I worked on a project recently where I needed to pull data directly from a SQL table via sqlalchemy/odbc. I found it quite challenging at the time, so I thought I’d share my approach here in case anybody finds themselves in a similar situation, or would like to add.

The repo demonstrates how to fine-tune a hugging face transformer model for text classification (I chose QNLI for now). It can easily be configured for other subsets of the GLUE benchmark dataset.

For the implementation of the dataset class, I chose to subclass IterableDataset (i.e. torch.utils.data.IterableDataset; torch.utils.data — PyTorch 1.12 documentation). Quoting the PyTorch documentation: “An iterable-style dataset is an instance of a subclass of IterableDataset that implements the iter() protocol, and represents an iterable over data samples.
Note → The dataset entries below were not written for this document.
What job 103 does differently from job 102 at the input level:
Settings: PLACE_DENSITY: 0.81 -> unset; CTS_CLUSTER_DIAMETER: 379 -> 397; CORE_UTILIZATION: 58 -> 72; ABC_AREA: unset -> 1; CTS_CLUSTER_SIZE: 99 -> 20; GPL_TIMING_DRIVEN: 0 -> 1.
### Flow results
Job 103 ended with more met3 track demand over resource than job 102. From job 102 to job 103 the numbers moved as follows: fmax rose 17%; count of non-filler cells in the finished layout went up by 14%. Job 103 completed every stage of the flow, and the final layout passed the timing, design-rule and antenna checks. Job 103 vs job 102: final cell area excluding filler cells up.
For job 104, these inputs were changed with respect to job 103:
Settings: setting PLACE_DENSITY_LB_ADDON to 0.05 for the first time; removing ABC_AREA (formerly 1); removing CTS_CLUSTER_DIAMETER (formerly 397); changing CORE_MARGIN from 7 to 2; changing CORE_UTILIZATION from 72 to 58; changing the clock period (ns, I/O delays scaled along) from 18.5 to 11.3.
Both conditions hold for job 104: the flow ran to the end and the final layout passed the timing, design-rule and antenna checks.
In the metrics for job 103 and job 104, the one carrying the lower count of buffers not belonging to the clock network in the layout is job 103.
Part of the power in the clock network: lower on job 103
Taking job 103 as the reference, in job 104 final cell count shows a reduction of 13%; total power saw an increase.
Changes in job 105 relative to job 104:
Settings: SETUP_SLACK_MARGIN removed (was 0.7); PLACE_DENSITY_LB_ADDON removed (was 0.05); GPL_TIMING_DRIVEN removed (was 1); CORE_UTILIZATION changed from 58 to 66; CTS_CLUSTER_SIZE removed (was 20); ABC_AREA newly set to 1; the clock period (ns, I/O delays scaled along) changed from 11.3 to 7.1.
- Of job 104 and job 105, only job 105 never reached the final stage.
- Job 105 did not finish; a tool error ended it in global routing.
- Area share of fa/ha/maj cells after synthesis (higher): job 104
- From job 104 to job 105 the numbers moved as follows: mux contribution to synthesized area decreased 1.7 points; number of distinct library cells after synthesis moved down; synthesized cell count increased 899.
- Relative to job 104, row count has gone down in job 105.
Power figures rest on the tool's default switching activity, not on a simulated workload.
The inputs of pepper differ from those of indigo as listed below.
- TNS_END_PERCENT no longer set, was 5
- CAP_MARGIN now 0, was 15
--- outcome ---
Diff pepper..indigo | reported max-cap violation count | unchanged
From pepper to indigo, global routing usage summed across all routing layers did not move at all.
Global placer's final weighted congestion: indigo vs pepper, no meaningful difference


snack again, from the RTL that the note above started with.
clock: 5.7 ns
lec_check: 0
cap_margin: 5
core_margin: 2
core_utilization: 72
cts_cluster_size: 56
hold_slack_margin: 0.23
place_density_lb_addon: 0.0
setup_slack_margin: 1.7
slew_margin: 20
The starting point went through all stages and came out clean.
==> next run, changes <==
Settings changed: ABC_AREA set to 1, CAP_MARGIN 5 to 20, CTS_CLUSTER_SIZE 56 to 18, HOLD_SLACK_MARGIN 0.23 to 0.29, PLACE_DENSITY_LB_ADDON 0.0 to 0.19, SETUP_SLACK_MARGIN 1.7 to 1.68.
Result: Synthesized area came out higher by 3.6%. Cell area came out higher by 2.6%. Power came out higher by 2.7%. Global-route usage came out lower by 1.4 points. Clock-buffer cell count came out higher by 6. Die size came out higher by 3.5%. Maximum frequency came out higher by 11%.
This type of datasets is particularly suitable for cases where random reads are expensive or even improbable, and where the batch size depends on the fetched data.” This contrasts with the standard Dataset class, which implements a method “getitem(index)” that for selecting a sample from the dataset by its index.

Perhaps a downside of this approach is that this class cannot easily be combined with PyTorch Samplers. Again quoting the PyTorch documentation: “For iterable-style datasets, data loading order is entirely controlled by the user-defined iterable. This allows easier implementations of chunk-reading and dynamic batch size (e.g., by yielding a batched sample at each time).”

The repo is pretty minimal at this point, but might still be useful for some.